Text Alfred Rinaldi / Fotos Lamy

デザインによって自分自身を定義したブランド「ラミー」

エディングからシュワンスタビロ、モンブラン、ペリカン、ファーバーカステルまで、ドイツから世界的に有名な筆記具がどれだけ送り出されているかは注目に値する。日常のオフィスにおける実用的な道具として、高級なステータスを飾るシンボルとして、また、小学生から使える壊れない万年筆やアーティスト向けの専門的な筆記具などにも、そのすべてに魅力的な歴史がある。しかし、ラミーほどそのデザインによって自分自身を定義したブランドはないといえる。
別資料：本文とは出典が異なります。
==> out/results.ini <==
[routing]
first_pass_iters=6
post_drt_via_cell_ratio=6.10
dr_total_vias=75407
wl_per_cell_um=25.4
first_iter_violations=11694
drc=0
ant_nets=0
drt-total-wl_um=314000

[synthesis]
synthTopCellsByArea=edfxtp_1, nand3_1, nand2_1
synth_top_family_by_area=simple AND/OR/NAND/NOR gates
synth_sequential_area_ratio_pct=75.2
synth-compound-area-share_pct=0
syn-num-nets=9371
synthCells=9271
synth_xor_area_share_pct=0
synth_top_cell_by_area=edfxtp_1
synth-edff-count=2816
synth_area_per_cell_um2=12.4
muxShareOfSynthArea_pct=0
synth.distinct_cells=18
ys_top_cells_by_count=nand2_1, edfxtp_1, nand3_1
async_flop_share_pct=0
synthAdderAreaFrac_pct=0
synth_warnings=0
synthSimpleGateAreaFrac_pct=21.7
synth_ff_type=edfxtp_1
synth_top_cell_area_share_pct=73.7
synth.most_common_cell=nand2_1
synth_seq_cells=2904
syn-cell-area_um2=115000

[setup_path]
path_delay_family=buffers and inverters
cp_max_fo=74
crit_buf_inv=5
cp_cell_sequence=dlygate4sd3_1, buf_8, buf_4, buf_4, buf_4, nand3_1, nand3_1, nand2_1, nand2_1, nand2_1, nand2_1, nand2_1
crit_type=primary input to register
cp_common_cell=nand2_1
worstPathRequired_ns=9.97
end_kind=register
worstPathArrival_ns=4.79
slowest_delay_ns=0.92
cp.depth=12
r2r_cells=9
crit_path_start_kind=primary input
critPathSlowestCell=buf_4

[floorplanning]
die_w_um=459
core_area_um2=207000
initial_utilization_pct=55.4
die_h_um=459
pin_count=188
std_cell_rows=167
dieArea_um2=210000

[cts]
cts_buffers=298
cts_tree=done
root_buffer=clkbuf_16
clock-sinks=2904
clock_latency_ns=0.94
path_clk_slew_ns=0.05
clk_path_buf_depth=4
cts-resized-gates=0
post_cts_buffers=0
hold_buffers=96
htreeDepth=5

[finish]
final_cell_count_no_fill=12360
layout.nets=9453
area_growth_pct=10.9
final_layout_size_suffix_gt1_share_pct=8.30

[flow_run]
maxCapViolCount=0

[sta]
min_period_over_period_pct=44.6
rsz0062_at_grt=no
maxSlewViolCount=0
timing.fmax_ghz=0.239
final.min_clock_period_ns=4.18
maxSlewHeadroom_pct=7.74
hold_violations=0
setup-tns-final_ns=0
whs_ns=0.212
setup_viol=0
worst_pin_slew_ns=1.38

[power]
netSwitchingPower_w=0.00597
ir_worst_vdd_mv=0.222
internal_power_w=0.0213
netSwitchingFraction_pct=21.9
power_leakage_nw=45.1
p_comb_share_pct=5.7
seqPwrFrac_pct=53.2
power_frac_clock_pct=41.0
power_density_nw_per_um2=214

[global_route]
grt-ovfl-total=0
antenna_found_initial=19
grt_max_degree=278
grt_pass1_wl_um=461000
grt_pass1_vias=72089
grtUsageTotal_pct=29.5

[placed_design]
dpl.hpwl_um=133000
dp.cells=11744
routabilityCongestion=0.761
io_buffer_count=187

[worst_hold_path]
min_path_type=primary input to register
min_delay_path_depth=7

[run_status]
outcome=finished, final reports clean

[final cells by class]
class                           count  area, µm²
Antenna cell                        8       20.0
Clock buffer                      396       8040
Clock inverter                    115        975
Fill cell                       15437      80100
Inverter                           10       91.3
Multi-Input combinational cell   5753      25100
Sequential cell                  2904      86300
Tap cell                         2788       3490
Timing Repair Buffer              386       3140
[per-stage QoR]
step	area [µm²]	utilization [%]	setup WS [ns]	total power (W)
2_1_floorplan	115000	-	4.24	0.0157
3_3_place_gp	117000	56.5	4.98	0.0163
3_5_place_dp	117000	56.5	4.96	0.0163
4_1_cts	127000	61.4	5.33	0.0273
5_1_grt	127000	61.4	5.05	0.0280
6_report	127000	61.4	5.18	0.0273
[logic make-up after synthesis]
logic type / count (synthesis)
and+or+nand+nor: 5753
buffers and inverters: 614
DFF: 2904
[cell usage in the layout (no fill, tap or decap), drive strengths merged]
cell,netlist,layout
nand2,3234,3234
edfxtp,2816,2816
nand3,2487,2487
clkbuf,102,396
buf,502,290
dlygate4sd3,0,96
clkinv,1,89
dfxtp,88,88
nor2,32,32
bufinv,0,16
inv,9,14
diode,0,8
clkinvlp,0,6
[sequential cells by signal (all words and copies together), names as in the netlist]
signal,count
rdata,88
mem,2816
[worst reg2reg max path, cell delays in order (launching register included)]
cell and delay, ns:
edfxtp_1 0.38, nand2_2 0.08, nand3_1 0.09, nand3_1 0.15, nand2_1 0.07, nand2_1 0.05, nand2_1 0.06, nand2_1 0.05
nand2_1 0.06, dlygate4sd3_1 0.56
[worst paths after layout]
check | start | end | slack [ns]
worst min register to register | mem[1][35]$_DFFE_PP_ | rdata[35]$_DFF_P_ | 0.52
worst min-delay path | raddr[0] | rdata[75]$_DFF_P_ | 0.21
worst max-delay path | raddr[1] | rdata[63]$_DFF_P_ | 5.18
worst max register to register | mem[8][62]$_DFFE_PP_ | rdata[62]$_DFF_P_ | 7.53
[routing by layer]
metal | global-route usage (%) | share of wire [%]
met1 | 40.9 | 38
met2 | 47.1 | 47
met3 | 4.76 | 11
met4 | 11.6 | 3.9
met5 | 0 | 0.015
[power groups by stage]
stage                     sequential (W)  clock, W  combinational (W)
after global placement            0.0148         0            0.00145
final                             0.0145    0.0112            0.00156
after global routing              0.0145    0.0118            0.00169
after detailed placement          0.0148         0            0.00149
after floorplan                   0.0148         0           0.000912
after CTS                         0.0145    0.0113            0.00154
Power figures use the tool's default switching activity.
--- config.mk ---
export PLATFORM = sky130hd
export DESIGN_NAME = ccr_sqrt
export DESIGN_NICKNAME = d
export VERILOG_FILES = /design/src/design/circle_collision_resolver_unit_macros.svh /design/src/design/ccr_pkg.sv /design/src/design/ccr_sqrt.sv
export SDC_FILE = /design/constraint.sdc
export NUM_CORES = 1
export LEC_CHECK = 0
export BUFFER_PORTS_ARGS = -buffer_cell sky130_fd_sc_hd__clkbuf_2
export CORE_UTILIZATION = 45
export DETAILED_ROUTE_END_ITERATION = 12
export GPL_ROUTABILITY_DRIVEN = 0
export PLACE_DENSITY_LB_ADDON = 0.05
export SLEW_MARGIN = 20
export SYNTH_ARGS = -nofsm -noshare
export SYNTH_HDL_FRONTEND = slang
export SYNTH_SLANG_ARGS = --single-unit
--- constraint.sdc ---
create_clock -name clk -period 6.2 [get_ports clk]
set_input_delay 0.93 -clock clk [delete_from_list [all_inputs] [get_ports clk]]
set_output_delay 0.93 -clock clk [all_outputs]
set_load 0.01 [all_outputs]
--- src/design/circle_collision_resolver_unit_macros.svh ---
// Assertion macros for the collision resolver unit.
// Both macros use the module's clk and rst_n.
`ifndef CIRCLE_COLLISION_RESOLVER_UNIT_MACROS_SVH
`define CIRCLE_COLLISION_RESOLVER_UNIT_MACROS_SVH

`ifndef ASSERT_OFF
`define CCR_ASSERT_IMP(lbl, ante, cons) \
  lbl: assert property (@(posedge clk) disable iff (!rst_n) (ante) |-> (cons)) \
    else $error("collision resolver check failed");
`define CCR_ASSERT_NXT(lbl, ante, cons) \
  lbl: assert property (@(posedge clk) disable iff (!rst_n) (ante) |=> (cons)) \
    else $error("collision resolver check failed");
`else
`define CCR_ASSERT_IMP(lbl, ante, cons)
`define CCR_ASSERT_NXT(lbl, ante, cons)
`endif

`endif

--- src/design/ccr_pkg.sv ---
`default_nettype none
package ccr_pkg;

  localparam logic [1:0] ACT_LOAD_AGENT = 2'd0;
  localparam logic [1:0] ACT_LOAD_OBST  = 2'd1;
  localparam logic [1:0] ACT_RUN        = 2'd2;
  localparam logic [1:0] ACT_IGNORED    = 2'd3;

  localparam logic [1:0] REG_AGENT_SCALE = 2'd0;
  localparam logic [1:0] REG_OBST_SCALE  = 2'd1;
  localparam logic [1:0] REG_AGENT_COUNT = 2'd2;
  localparam logic [1:0] REG_OBST_COUNT  = 2'd3;

  localparam int SQRT_IN_W  = 62;
  localparam int SQRT_OUT_W = 31;
  localparam int DIV_NUM_W  = 60;
  localparam int DIV_DEN_W  = 30;
  localparam int DIV_Q_W    = 30;

  typedef struct packed {
    logic [31:0] x;
    logic [31:0] y;
    logic [23:0] r;
  } ent_t;

  typedef enum logic [4:0] {
    ST_IDLE,
    ST_I_RD,
    ST_I_CAP,
    ST_J_SEL,
    ST_J_CAP,
    ST_DIFF,
    ST_SQX,
    ST_SQY,
    ST_SQT,
    ST_TEST,
    ST_SQRT,
    ST_MULX,
    ST_DSTX,
    ST_DIVX,
    ST_MULY,
    ST_DSTY,
    ST_DIVY,
    ST_JWB,
    ST_ADV,
    ST_IWB,
    ST_O_RD,
    ST_O_CAP,
    ST_O_WAIT
  } state_t;

  function automatic logic [31:0] sat32(input logic signed [33:0] v);
    logic [31:0] res;
    if (v > 34'sh0_7FFF_FFFF) begin
      res = 32'h7FFF_FFFF;
    end else if (v < -34'sh0_8000_0000) begin
      res = 32'h8000_0000;
    end else begin
      res = v[31:0];
    end
    return res;
  endfunction

endpackage
`default_nettype wire

--- src/design/ccr_sqrt.sv ---
`default_nettype none
module ccr_sqrt
  import ccr_pkg::*;
(
  input  wire logic                  clk,
  input  wire logic                  rst_n,
  input  wire logic                  start,
  input  wire logic [SQRT_IN_W-1:0]  radicand,
  output logic                       done,
  output logic      [SQRT_OUT_W-1:0] root
);

  logic                  busy_r, busy_nxt;
  logic                  done_r, done_nxt;
  logic [4:0]            cnt_r, cnt_nxt;
  logic [SQRT_IN_W-1:0]  sh_r, sh_nxt;
  logic [33:0]           rem_r, rem_nxt;
  logic [SQRT_OUT_W-1:0] root_r, root_nxt;
  logic [35:0]           rem2;
  logic [35:0]           trial;

  always_comb begin
    busy_nxt = busy_r;
    done_nxt = 1'b0;
    cnt_nxt  = cnt_r;
    sh_nxt   = sh_r;
    rem_nxt  = rem_r;
    root_nxt = root_r;
    rem2     = {rem_r, sh_r[SQRT_IN_W-1 -: 2]};
    trial    = {3'b000, root_r, 2'b01};
    if (start) begin
      busy_nxt = 1'b1;
      cnt_nxt  = 5'(SQRT_OUT_W);
      sh_nxt   = radicand;
      rem_nxt  = '0;
      root_nxt = '0;
    end else if (busy_r) begin
      if (rem2 >= trial) begin
        rem_nxt  = 34'(rem2 - trial);
        root_nxt = {root_r[SQRT_OUT_W-2:0], 1'b1};
      end else begin
        rem_nxt  = rem2[33:0];
        root_nxt = {root_r[SQRT_OUT_W-2:0], 1'b0};
      end
      sh_nxt  = {sh_r[SQRT_IN_W-3:0], 2'b00};
      cnt_nxt = cnt_r - 5'd1;
      if (cnt_r == 5'd1) begin
        busy_nxt = 1'b0;
        done_nxt = 1'b1;
      end
    end
  end

  always_ff @(posedge clk) begin
    if (!rst_n) begin
      busy_r <= 1'b0;
      done_r <= 1'b0;
      cnt_r  <= '0;
    end else begin
      busy_r <= busy_nxt;
      done_r <= done_nxt;
      cnt_r  <= cnt_nxt;
    end
  end

  always_ff @(posedge clk) begin
    sh_r   <= sh_nxt;
    rem_r  <= rem_nxt;
    root_r <= root_nxt;
  end

  assign done = done_r;
  assign root = root_r;

endmodule
`default_nettype wire

==> flow_summary.yaml <==
outcome:
  status: "complete, no violations"
yosys:
  syn_area_per_cell_sq_um: 9.97
  yosys_warnings: 0
  syn-num-nets: 857
  synthFlopType: "dfxtp_1"
  synth_top_cell_by_area: "edfxtp_1"
  synthesis.area_sq_um: 7550
  synthTopCellsByArea: "edfxtp_1, dfxtp_1, mux2_2, mux2i_1, ha_1"
  synth_top_area_frac: 0.247
  ys_ff_latch: 134
  synth_edf_count: 62
  ys_seq_area_frac: 0.438
  async_flop_share: 0
  synth_cells: 757
  ys_types: 65
sta:
  setup_ws_ns: 2.97
  period_share: 0.521
  fin_worst_skew_ns: 0.00928
  max_freq_mhz: 309
  drv_slew: 0
  fin_crit_ns: 3.23
  setup_viol_count_final: 0
  rsz0062_at_grt: "no"
  hold_viol: 0
  maxSlewHeadroom: 0.374
  worst_pin_slew_ns: 0.940
  setup_tns_ns: 0
clock_network:
  cts_max_level: 4
  cts_made_buffers: 17
  ctsResizeCount: 0
  tritoncts: "yes"
  cts_hold_buf: 0
  cts_setup_buffers: 0
  path_clk_slew_ns: 0.06
  clk_latency_ns: 0.42
  clockBufferDepth: 2
  clock_sink_count: 134
  cts_root_buf: "clkbuf_16"
die:
  die_y_um: 131
  start_util: 0.468
  dieArea_sq_um: 17300
  rows: 46
  ioPinCount: 97
  die_w_um: 131
  core-area_sq_um: 16100
finish:
  post_layout_nonfiller_instances: 1061
  layout.nets: 932
  diodes: 0
  layout_commonest_cell: "clkbuf_2"
  ff_latch_area_sq_um: 3300
  fillers: 1485
  multiInputGateArea_sq_um: 3860
  drive_above_1_share: 0.253
  area_delta_synth_final_pct: 15.6
  layout_common_cells: "clkbuf_2, nor2_1, dfxtp_1, edfxtp_1, mux2_2"
  design_area_sq_um: 8720
setup_path:
  end_kind: "register"
  setup.worst_path.start: "root[9]"
  reg2reg_slack_ns: 2.97
  path_buf_inv: 2
  slowest_stage: "buf_4"
  rr_endpoint: "rem_r[11]"
  crit_fanout: 27
  start_kind: "register"
  critPathTopFamily: "compound AO/OA/AOI/OAI gates"
  path_class: "reg -> reg"
  crit_end: "rem_r[11]"
  path_cells: "inv_1, ha_1, a21oi_1, o21ai_1, nor2_1, a21oi_2, a41oi_2, o21ai_4, buf_4, mux2i_1, a211oi_1"
  required_ns: 6.46
  crit_cells: 11
  reg2regPathDepth: 11
  cpPeakStageDelay_ns: 0.49
  rr_startpoint: "root[9]"
  arrival_ns: 3.49
placement:
  dp_hpwl_um: 11100
  portBuffers: 96
  placed_cell_area_sq_um: 8130
  preCtsSetupSlack_ns: 2.98
  placed_cells: 1029
min_path:
  min_path_type: "reg -> reg"
drt:
  avgRoutedWirePerCell_um: 15.2
  dr.pass1.iters: 5
  totalWireLength_um: 16200
  drcViolationCount: 0
  vias: 5745
  dr.first_iter.drc_count: 324
  avgViaCountPerCell: 5.41
  ant_nets: 0
global_route:
  grt_pass1_vias: 5632
  track_usage: 0.197
  antenna_found_initial: 0
  grt_pass1_wl_um: 27500
  grt_max_degree: 81
  grt_overflow: 0
power:
  p_leak_nw: 3.68
  power.density_nw_per_um2: 447
  ir_worst_vdd_uv: 283
flow_run:
  drv_cap: 0
## cell families after synthesis
family / after synthesis / share of synthesized area
flip-flops: 134 / 0.438
AO/OA/AOI/OAI: 147 / 0.133
XOR/XNOR: 30 / 0.0348
buffers and inverters: 91 / 0.0501
multiplexers: 116 / 0.164
adder cells (fa/ha/maj): 35 / 0.0580
AND/OR/NAND/NOR: 204 / 0.123
## cell type report
class,count,area share
clock buffers,17,0.0488
clock inverters,15,0.0189
repair buffers,101,0.0597
inverters,46,0.0198
well taps,216,0.0310
multi-input cells,532,0.443
flip-flops and latches,134,0.379
## synth_stat cells, drive strengths merged (21+ instances only)
| library cell | count |
|---|---|
| a21oi | 35 |
| mux2 | 60 |
| nand2 | 57 |
| o21ai | 36 |
| edfxtp | 62 |
| xnor2 | 21 |
| ha | 35 |
| inv | 46 |
| nor2 | 87 |
| clkbuf | 27 |
| dfxtp | 72 |
| mux2i | 56 |
## tightest hold or removal path: stages, from the launching register on
cell and delay, ns:
dfxtp_1 0.32, nand2_1 0.05, o21ai_1 0.05
## power breakdown
| group | internal, mW | leakage [nW] | switching (mW) | total, mW |
|---|---|---|---|---|
| Clock | 0.601 | 0.285 | 0.422 | 1.02 |
| Sequential | 1.04 | 1.21 | 0.0679 | 1.11 |
| Combinational | 0.775 | 2.18 | 0.992 | 1.77 |
| Total | 2.42 | 3.68 | 1.48 | 3.90 |
## stage by stage
step	total power, mW	hold WS (ns)	utilization
after floorplan	2.57	0.443	-
after global placement	2.85	0.459	0.505
after detailed placement	2.88	0.466	0.505
after CTS	3.92	0.474	0.541
after global routing	4.18	0.488	0.541
final	3.90	0.468	0.541
## sequential cells by signal, summed over array words and instances (netlist names)
name    flops
cnt_r       5
root       31
rem_r      34
busy_r      1
sh_r       62
done        1
## routing by layer
metal / track usage / part of all wire / up-vias
met1: 0.245 / 0.46 / 2707
met3: 0.0660 / 0.061 / 20
met5: 0 / 0 / -
met4: 0.0601 / 0.015 / 0
li1: - / - / 2867
met2: 0.320 / 0.47 / 151
## how the worst min path moves through the flow
stage	slack, ns	start	to	cells past startpoint
4_1_cts	0.47	rem_r[2]	rem_r[2]	2
3_5_place_dp	0.47	rem_r[2]	rem_r[2]	2
5_1_grt	0.49	rem_r[2]	rem_r[2]	2
2_1_floorplan	0.44	rem_r[26]	rem_r[26]	2
6_report	0.47	rem_r[2]	rem_r[2]	2
3_3_place_gp	0.46	rem_r[15]	rem_r[15]	2
Note: power is estimated with default switching activity, not from simulation.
経営者としてハイデルベルグのネッカー渓谷にあるこの会社をバウハウスと結び付けたのは、先日亡くなったマンフレッド・ラミーであった。新製品の考案、マーケティング、会社経営のみならず、製品の製造もここが本拠地となっている。生産時間の平均4分の3を丁寧な手作業に費やし、製造工程の95%を自社で行う。これらは、彼のモットー「デザイン。Made in Germany」に基づいているのだ。

経営者としてハイデルベルグのネッカー渓谷にあるこの会社をバウハウスと結び付けたのは、先日亡くなったマンフレッド・ラミーであった。新製品の考案、マーケティング、会社経営のみならず、製品の製造もここが本拠地となっている。生産時間の平均4分の3を丁寧な手作業に費やし、製造工程の95%を自社で行う。これらは、彼のモットー「デザイン。Made in Germany」に基づいているのだ。

ペンから思考ツールへ

ラミーのブランドおよび製品戦略の責任者であるマルコ・アッヘンバッハ氏を訪れた。近年、キーボードやタッチスクリーンによる入力が手書き文字に取って代わる一方で、ラミーは毎年右肩上がりの成長を記録している。この明らかなパラドックスについて、彼はどのように説明してくれるのだろうか。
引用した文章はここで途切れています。